Bioinformatics tools will need to have the potential to confirm functionality changes of the underlying ecosystem (metatranscriptomics). Trend data analysis on different types of data are currently being performed to compare and match data sets where possible, leading to p-value estimations that can be evaluated and validated. This is achieved by performing additional functional metagenomics. Particular attention is being paid to the design of a correct sampling strategy and frequency.
This project, which is based at Applied Maths in Belgium, is focussed on applying and validating these tools using the metagenomics data of Caulerpa-associated bacteria, which has close links to project 6 based at the University of Ghent. Research underway will look at whether the algorithms and tools being developed can integrate with the existing BioNumerics software suite or will have to be developed as a standalone application. The integration or linking with a cloud or cluster environment is anticipated given the expected size of the data samples.
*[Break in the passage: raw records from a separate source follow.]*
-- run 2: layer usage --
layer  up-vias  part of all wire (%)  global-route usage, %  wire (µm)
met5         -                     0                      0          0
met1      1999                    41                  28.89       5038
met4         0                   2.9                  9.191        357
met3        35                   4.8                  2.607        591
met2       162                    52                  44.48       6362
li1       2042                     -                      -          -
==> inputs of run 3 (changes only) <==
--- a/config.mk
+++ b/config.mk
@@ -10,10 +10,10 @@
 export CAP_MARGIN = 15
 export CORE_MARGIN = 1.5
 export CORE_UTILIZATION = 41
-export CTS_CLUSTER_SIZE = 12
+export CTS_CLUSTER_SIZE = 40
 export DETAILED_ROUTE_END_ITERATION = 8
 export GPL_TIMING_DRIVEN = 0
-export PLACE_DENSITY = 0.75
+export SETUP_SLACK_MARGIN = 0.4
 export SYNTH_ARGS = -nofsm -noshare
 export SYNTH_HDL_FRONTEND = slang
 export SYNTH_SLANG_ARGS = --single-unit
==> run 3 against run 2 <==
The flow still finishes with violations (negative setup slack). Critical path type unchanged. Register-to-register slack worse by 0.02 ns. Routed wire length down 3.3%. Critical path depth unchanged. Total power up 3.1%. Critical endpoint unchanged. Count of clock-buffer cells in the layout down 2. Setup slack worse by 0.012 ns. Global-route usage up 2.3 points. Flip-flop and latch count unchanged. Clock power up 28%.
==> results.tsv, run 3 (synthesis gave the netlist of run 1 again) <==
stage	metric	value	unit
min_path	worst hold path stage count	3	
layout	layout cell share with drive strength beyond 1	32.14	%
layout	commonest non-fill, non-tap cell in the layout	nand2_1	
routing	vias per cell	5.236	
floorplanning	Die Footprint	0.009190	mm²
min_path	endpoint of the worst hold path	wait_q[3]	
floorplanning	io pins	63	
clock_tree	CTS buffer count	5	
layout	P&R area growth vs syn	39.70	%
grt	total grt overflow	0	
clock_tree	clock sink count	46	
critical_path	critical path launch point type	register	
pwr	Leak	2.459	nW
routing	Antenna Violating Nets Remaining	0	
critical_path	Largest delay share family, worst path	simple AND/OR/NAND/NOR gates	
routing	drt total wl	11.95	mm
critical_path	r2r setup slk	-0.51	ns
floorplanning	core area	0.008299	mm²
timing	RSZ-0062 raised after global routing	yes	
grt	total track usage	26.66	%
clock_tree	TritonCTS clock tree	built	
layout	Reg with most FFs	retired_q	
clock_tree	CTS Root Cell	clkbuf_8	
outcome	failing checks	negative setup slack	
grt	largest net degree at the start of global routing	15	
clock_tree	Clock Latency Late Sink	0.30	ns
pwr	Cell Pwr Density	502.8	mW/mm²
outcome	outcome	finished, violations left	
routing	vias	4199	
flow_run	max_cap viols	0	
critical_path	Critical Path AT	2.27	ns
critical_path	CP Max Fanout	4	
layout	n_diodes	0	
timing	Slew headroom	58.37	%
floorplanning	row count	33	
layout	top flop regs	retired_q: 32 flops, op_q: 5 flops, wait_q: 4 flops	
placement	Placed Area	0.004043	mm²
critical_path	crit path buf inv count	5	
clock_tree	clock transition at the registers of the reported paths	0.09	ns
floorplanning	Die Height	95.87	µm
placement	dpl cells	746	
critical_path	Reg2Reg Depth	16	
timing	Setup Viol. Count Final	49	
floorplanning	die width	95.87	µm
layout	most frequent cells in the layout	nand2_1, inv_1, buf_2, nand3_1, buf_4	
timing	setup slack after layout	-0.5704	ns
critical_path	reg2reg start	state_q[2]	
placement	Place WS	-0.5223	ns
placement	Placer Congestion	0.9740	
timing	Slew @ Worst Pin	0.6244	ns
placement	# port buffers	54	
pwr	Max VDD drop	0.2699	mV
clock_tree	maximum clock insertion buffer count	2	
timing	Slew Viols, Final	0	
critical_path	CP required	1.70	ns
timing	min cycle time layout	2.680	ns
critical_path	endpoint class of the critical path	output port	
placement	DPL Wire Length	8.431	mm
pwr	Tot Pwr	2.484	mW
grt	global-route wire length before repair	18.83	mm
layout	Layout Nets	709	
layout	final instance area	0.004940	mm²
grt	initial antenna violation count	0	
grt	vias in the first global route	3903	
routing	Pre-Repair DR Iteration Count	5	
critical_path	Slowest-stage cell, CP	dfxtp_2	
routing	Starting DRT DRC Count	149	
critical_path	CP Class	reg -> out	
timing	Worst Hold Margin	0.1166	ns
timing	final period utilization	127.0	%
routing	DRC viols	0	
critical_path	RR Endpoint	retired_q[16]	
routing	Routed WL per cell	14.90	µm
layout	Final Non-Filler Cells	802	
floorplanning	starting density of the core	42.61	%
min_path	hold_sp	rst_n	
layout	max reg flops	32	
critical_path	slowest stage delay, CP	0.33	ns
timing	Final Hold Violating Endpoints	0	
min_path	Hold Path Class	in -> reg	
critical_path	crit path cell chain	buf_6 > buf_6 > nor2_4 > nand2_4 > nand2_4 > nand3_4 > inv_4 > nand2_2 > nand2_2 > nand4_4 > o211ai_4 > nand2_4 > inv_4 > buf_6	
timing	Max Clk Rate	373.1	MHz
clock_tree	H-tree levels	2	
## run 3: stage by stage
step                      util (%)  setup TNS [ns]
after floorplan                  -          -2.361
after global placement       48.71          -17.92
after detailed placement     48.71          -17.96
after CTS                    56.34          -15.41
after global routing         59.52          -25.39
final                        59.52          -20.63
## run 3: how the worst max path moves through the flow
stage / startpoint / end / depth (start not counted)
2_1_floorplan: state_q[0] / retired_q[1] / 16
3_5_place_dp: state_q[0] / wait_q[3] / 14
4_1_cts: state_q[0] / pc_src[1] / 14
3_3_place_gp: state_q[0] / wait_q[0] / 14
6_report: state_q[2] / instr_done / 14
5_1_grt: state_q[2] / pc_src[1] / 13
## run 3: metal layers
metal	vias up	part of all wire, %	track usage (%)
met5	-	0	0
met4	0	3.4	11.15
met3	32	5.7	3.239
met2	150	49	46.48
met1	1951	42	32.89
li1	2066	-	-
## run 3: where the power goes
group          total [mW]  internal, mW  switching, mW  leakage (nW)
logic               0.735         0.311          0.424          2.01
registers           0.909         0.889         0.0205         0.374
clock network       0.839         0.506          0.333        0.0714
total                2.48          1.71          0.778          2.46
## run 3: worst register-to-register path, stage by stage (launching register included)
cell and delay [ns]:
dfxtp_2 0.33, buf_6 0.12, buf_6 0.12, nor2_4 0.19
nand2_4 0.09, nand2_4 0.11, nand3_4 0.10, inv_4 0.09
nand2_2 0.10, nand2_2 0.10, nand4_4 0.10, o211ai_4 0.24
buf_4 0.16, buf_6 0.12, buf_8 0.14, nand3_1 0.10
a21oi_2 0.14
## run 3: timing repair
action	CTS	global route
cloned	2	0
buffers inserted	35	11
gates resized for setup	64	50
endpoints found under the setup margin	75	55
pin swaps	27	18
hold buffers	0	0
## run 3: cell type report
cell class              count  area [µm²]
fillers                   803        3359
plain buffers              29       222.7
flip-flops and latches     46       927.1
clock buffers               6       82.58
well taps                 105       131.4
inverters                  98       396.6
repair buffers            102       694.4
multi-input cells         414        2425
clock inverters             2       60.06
$ cat src/rtl/phase_sequencer.sv
`default_nettype none
// ============================================================================
// Module   : phase_sequencer
// Purpose  : Round-robin phase controller. It enables NUM_PHASES datapath
//            modules (Y-matrix update, write, integrate, ...) one at a time
//            in a fixed cyclic order. It advances on the done pulse of the
//            active phase, counts full cycles and reports completion and
//            protocol errors. It owns the bus-control enables.
// Revision : 1.0 - initial release
//
// Optional build macro:
//   PHASE_WATCHDOG_EN - per-phase watchdog. If a phase runs in_timeoutLimit
//                       cycles without an advance, op_timeout is set and the
//                       sequence is abandoned. Without the macro op_timeout
//                       is tied low and in_timeoutLimit is ignored.
//
// Ports:
//   clock           in   1           system clock
//   reset           in   1           synchronous reset, active low
//   soft_rst        in   1           synchronous soft reset; keeps error flags
//   in_start        in   1           start pulse, accepted only when idle
//   in_numIter      in   ITER_W      full cycles to run (0 = forever)
//   in_doneFlags    in   NUM_PHASES  per-phase done pulses
//   in_timeoutLimit in   TO_W        watchdog limit in cycles (0 = off)
//   op_phaseEnable  out  NUM_PHASES  one-hot phase enables
//   op_phaseIdx     out  IDX_W       index of the active phase
//   op_iterCount    out  ITER_W      completed full cycles
//   op_busy         out  1           sequence running
//   op_seqDone      out  1           one-cycle completion pulse
//   op_protocolErr  out  1           sticky unexpected-done flag
//   op_timeout      out  1           sticky watchdog flag
// ============================================================================
module phase_sequencer #(
  parameter int NUM_PHASES  = 3,
  parameter int START_PHASE = 0,
  parameter int ITER_W      = 8,
  parameter int TO_W        = 16,
  parameter int IDX_W       = $clog2(NUM_PHASES)
) (
  input  logic                  clock,
  input  logic                  reset,
  input  logic                  soft_rst,
  input  logic                  in_start,
  input  logic [ITER_W-1:0]     in_numIter,
  input  logic [NUM_PHASES-1:0] in_doneFlags,
  input  logic [TO_W-1:0]       in_timeoutLimit,
  output logic [NUM_PHASES-1:0] op_phaseEnable,
  output logic [IDX_W-1:0]      op_phaseIdx,
  output logic [ITER_W-1:0]     op_iterCount,
  output logic                  op_busy,
  output logic                  op_seqDone,
  output logic                  op_protocolErr,
  output logic                  op_timeout
);

  // --------------------------------------------------------------------------
  // Constants
  // --------------------------------------------------------------------------
  localparam logic [1:0] c_st_idle   = 2'd0;
  localparam logic [1:0] c_st_run    = 2'd1;
  localparam logic [1:0] c_st_finish = 2'd2;

  localparam logic [IDX_W-1:0]      c_start_idx = IDX_W'(START_PHASE);
  localparam logic [IDX_W-1:0]      c_last_idx  = IDX_W'(NUM_PHASES - 1);
  localparam logic [NUM_PHASES-1:0] c_one       = NUM_PHASES'(1);

  // --------------------------------------------------------------------------
  // State and registers
  // --------------------------------------------------------------------------
  logic [1:0]                  state_q,    state_d;
  logic [IDX_W-1:0]            idx_q,      idx_d;
  logic [ITER_W-1:0]           iter_q,     iter_d;
  logic [ITER_W-1:0]           limit_q,    limit_d;
  logic [NUM_PHASES-1:0]       en_q,       en_d;
  logic                        busy_q,     busy_d;
  logic                        seq_q,      seq_d;
  logic                        perr_q,     perr_d;
  logic                        tout_q,     tout_d;
  // Phase that was active in the previous cycle, valid only right after an
  // advance; its done bit is forgiven for one cycle (two-cycle done pulses).
  logic [IDX_W-1:0]            prev_idx_q, prev_idx_d;
  logic                        mask_vld_q, mask_vld_d;
  // Per-phase count of consecutive high done cycles, saturating at 2.
  logic [NUM_PHASES-1:0][1:0]  hold_q,     hold_d;

  // --------------------------------------------------------------------------
  // Combinational helpers
  // --------------------------------------------------------------------------
  logic [NUM_PHASES-1:0]       w_active_oh;
  logic [NUM_PHASES-1:0]       w_mask_oh;
  logic [NUM_PHASES-1:0]       w_long;
  logic [NUM_PHASES-1:0][1:0]  w_hold_upd;
  logic                        w_advance;
  logic                        w_stray;
  logic                        w_wrap;
  logic                        w_finish;
  logic                        w_wd_expire;
  logic [IDX_W-1:0]            w_idx_next;
  logic [ITER_W-1:0]           w_iter_inc;

  assign w_active_oh = c_one << idx_q;
  assign w_mask_oh   = mask_vld_q ? (c_one << prev_idx_q) : '0;
  assign w_advance   = (state_q == c_st_run) && (|(in_doneFlags & w_active_oh));
  // Any done bit that is neither the active phase nor the forgiven one.
  assign w_stray     = |(in_doneFlags & ~w_active_oh & ~w_mask_oh);
  assign w_idx_next  = (idx_q == c_last_idx) ? '0 : idx_q + IDX_W'(1);
  assign w_wrap      = w_advance && (idx_q == c_last_idx);
  assign w_iter_inc  = iter_q + ITER_W'(1);
  assign w_finish    = w_wrap && (limit_q != '0) && (w_iter_inc == limit_q);

  generate
    for (genvar gi = 0; gi < NUM_PHASES; gi++) begin : g_hold
      // A third consecutive high cycle on any done bit is a protocol error.
      assign w_long[gi]     = in_doneFlags[gi] && (hold_q[gi] == 2'd2);
      assign w_hold_upd[gi] = !in_doneFlags[gi]     ? 2'd0 :
                              (hold_q[gi] == 2'd2)  ? 2'd2 :
                                                      hold_q[gi] + 2'd1;
    end
  endgenerate

  // --------------------------------------------------------------------------
  // Watchdog
  // --------------------------------------------------------------------------
`ifdef PHASE_WATCHDOG_EN
  logic [TO_W-1:0] wd_q, wd_d;

  // The counter holds the number of RUN cycles spent in the current phase
  // minus one, so reaching limit-1 with no advance means limit cycles elapsed.
  assign w_wd_expire = (state_q == c_st_run) && !w_advance &&
                       (in_timeoutLimit != '0) &&
                       (wd_q == in_timeoutLimit - TO_W'(1));

  always_comb begin
    wd_d = wd_q;
    if (soft_rst) begin
      wd_d = '0;
    end else if ((state_q == c_st_idle) && in_start) begin
      wd_d = '0;
    end else if (state_q == c_st_run) begin
      wd_d = w_advance ? '0 : wd_q + TO_W'(1);
    end
  end

  always_ff @(posedge clock) begin
    if (!reset) begin
      wd_q <= '0;
    end else begin
      wd_q <= wd_d;
    end
  end
`else
  logic w_unused_to;

  assign w_wd_expire = 1'b0;
  assign w_unused_to = ^in_timeoutLimit;
`endif

  // --------------------------------------------------------------------------
  // State register
  // --------------------------------------------------------------------------
  always_ff @(posedge clock) begin
    if (!reset) begin
      state_q    <= c_st_idle;
      idx_q      <= c_start_idx;
      iter_q     <= '0;
      limit_q    <= '0;
      en_q       <= '0;
      busy_q     <= 1'b0;
      seq_q      <= 1'b0;
      perr_q     <= 1'b0;
      tout_q     <= 1'b0;
      prev_idx_q <= c_start_idx;
      mask_vld_q <= 1'b0;
      hold_q     <= '0;
    end else begin
      state_q    <= state_d;
      idx_q      <= idx_d;
      iter_q     <= iter_d;
      limit_q    <= limit_d;
      en_q       <= en_d;
      busy_q     <= busy_d;
      seq_q      <= seq_d;
      perr_q     <= perr_d;
      tout_q     <= tout_d;
      prev_idx_q <= prev_idx_d;
      mask_vld_q <= mask_vld_d;
      hold_q     <= hold_d;
    end
  end

  // --------------------------------------------------------------------------
  // Next-state logic
  // --------------------------------------------------------------------------
  always_comb begin
    state_d    = state_q;
    idx_d      = idx_q;
    iter_d     = iter_q;
    limit_d    = limit_q;
    perr_d     = perr_q;
    tout_d     = tout_q;
    prev_idx_d = idx_q;
    mask_vld_d = 1'b0;
    hold_d     = '0;

    if (soft_rst) begin
      // Error flags deliberately survive a soft reset.
      state_d = c_st_idle;
      idx_d   = c_start_idx;
      iter_d  = '0;
    end else begin
      case (state_q)
        c_st_idle: begin
          if (in_start) begin
            state_d = c_st_run;
            idx_d   = c_start_idx;
            iter_d  = '0;
            limit_d = in_numIter;
          end
        end

        c_st_run: begin
          hold_d = w_hold_upd;
          if (w_stray || (|w_long)) begin
            perr_d = 1'b1;
          end
          if (w_advance) begin
            idx_d      = w_idx_next;
            mask_vld_d = 1'b1;
            if (w_wrap) begin
              iter_d = w_iter_inc;
              if (w_finish) begin
                state_d = c_st_finish;
              end
            end
          end else if (w_wd_expire) begin
            // Abandon the sequence; no completion pulse is issued.
            tout_d  = 1'b1;
            state_d = c_st_idle;
          end
        end

        c_st_finish: begin
          state_d = c_st_idle;
        end

        default: begin
          state_d = c_st_idle;
        end
      endcase
    end
  end

  // --------------------------------------------------------------------------
  // Output logic (decoded from the next state so outputs come from flops)
  // --------------------------------------------------------------------------
  always_comb begin
    en_d   = '0;
    busy_d = 1'b0;
    seq_d  = 1'b0;
    case (state_d)
      c_st_run: begin
        en_d   = c_one << idx_d;
        busy_d = 1'b1;
      end
      c_st_finish: begin
        seq_d = 1'b1;
      end
      default: begin
        en_d = '0;
      end
    endcase
  end

  assign op_phaseEnable = en_q;
  assign op_phaseIdx    = idx_q;
  assign op_iterCount   = iter_q;
  assign op_busy        = busy_q;
  assign op_seqDone     = seq_q;
  assign op_protocolErr = perr_q;
  assign op_timeout     = tout_q;

endmodule
`default_nettype wire

$ cat config.mk
export PLATFORM = sky130hd
export DESIGN_NAME = phase_sequencer
export DESIGN_NICKNAME = d
export VERILOG_FILES = /design/src/rtl/phase_sequencer.sv
export SDC_FILE = /design/constraint.sdc
export NUM_CORES = 1
export LEC_CHECK = 0
export BUFFER_PORTS_ARGS = -buffer_cell sky130_fd_sc_hd__buf_2
export CAP_MARGIN = 10
export CORE_AREA = 5 5 67 69
export CTS_CLUSTER_DIAMETER = 60
export DETAILED_ROUTE_END_ITERATION = 8
export DIE_AREA = 0 0 72 74
export GPL_TIMING_DRIVEN = 1
export HOLD_SLACK_MARGIN = 0.06
export PLACE_DENSITY_LB_ADDON = 0.1
export REMOVE_ABC_BUFFERS = 1
export SLEW_MARGIN = 30
export SYNTH_ARGS = -nofsm -noshare
export SYNTH_HDL_FRONTEND = slang
export SYNTH_SLANG_ARGS = --single-unit
$ cat constraint.sdc
create_clock -name clock -period 1.92 [get_ports clock]
set_clock_uncertainty 0.15 [all_clocks]
set_input_delay 0.384 -clock clock [delete_from_list [all_inputs] [get_ports clock]]
set_output_delay 0.384 -clock clock [all_outputs]
set_load 0.02 [all_outputs]
Word level (Yosys, flattened, before mapping):

Cells that the tools add are included.

* flip-flop bits (word level): 35
* input bits: 31
* output and inout bits: 17
* logic and storage cells: 94

* add/subtract/negate cells: 5
* eq/ne operators: 11
* shift-type cells: 3
* muxes and demuxes: 22
* bitwise gates (word level): 11
* reductions and logical operators: 26

Operators by type and width (number)
* two-way mux 2 bit: 12
* two-way mux 8 bit: 3
* one-hot mux 8 bit (2 select lines): 1
* OR reduction 5 bit: 3
* OR reduction 3 bit: 4
* OR reduction 4 bit: 3
* == test 2 bit (second input constant): 5
* AND 3 bit: 3
* left shift 1 x 2 -> 3 bit (first input constant): 3
* adder 2 x 1 -> 2 bit (second input constant): 4
* adder 8 x 1 -> 8 bit (second input constant): 1
* == test 8 bit: 1
* one-hot mux 2 bit (2 select lines): 2
* nonzero test 8 bit: 1
* logical AND 1 bit: 7
* != test 2 bit (second input constant): 3
* NOT 1 bit: 6
* NOT 3 bit: 2
* AND reduction 3 bit: 2
* == test 2 x 1 -> 1 bit (second input constant): 2
* AND reduction 4 bit: 1
* two-way mux 1 bit: 3
* two-way mux 3 bit: 1
* zero test 2 bit: 1
* other kinds (4): 4

Logic depth before layout (Yosys ltp):

* depth in word-level cells: 14
* depth in mapped cells: 7
* gate-level depth less buffers: 6

Least setup slack after synthesis:

No wires, ideal clock.

* path type: reg2reg
* from: reg iter_q[1] (netlist: op_iterCount[1])
* to: reg seq_q (netlist: op_seqDone)
* library setup time: 59 ps
* arrival time: 1879 ps
* required time: 1711 ps
* path slack: -169 ps
* cell stages (with the launch flop): 8
* buffers on the path: 1
* clock period less this slack: 2089 ps
* cells stage by stage: dfxtp_1 -> ha_1 -> buf_4 -> nand3_2 -> a311o_1 -> a311oi_1 -> and4bb_1 -> and2_1

* word-level cells in the longest chain between the ends: 10

RTL lines
* start, declared: line 72 `logic [ITER_W-1:0] iter_q, iter_d;`
* start signal, assigned: line 178 `iter_q <= iter_d;`
* adder 8 x 1 -> 8 bit: line 108 `assign w_iter_inc = iter_q + ITER_W'(1);`
* == test 8 bit: line 109 `assign w_finish = w_wrap && (limit_q != '0) && (w_iter_inc == limit_q);`
* logical AND 1 bit: line 109
* two-way mux 2 bit: line 231 `if (w_finish) begin`
* two-way mux 2 bit: line 229 `if (w_wrap) begin`
* two-way mux 2 bit: line 226 `if (w_advance) begin`
* one-hot mux 2 bit (2 select lines): line 211 `case (state_q)`
* two-way mux 2 bit: line 205 `if (soft_rst) begin`
* == test 2 bit: line 260 `case (state_d)`
* two-way mux 1 bit: line 260
* end signal, assigned: line 182 `seq_q <= seq_d;`
* end, declared: line 76 `logic seq_q, seq_d;`

No other way between the ends.
A chain may end at the register's enable or synchronous reset.

Worst setup path after layout:

* from: reg iter_q[1] (netlist: op_iterCount[1])
* to: reg state_q[1]

* word-level cells in the longest chain between the ends: 8

RTL lines
* adder 8 x 1 -> 8 bit: line 108
* == test 8 bit: line 109
* logical AND 1 bit: line 109
* two-way mux 2 bit: line 231
* two-way mux 2 bit: line 229
* two-way mux 2 bit: line 226
* one-hot mux 2 bit (2 select lines): line 211
* two-way mux 2 bit: line 205
* end signal, assigned: line 163 `state_q <= c_st_idle;`
* end signal, assigned: line 176 `state_q <= state_d;`
* end, declared: line 70 `logic [1:0] state_q, state_d;`

No other way between the ends.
Johannes Schicker has been appointed PhD researcher to this project. His work will focus on generating metatranscriptomics data for the biological material relating to the work of project 6. For a time, therefore, Johannes will be on secondment at the University of Ghent, and also VIB where projects 14 and 15 will develop bioinformatics tools specifically targeted at Eukaryotic (algal) data.
Overall, this project will aim to provide an improved insight into sample strategy management, along with software that can match multiple trend data analyses on different types of data collected on same samples: (partial) metagenomic sequences, compositional information and functional modifications over time.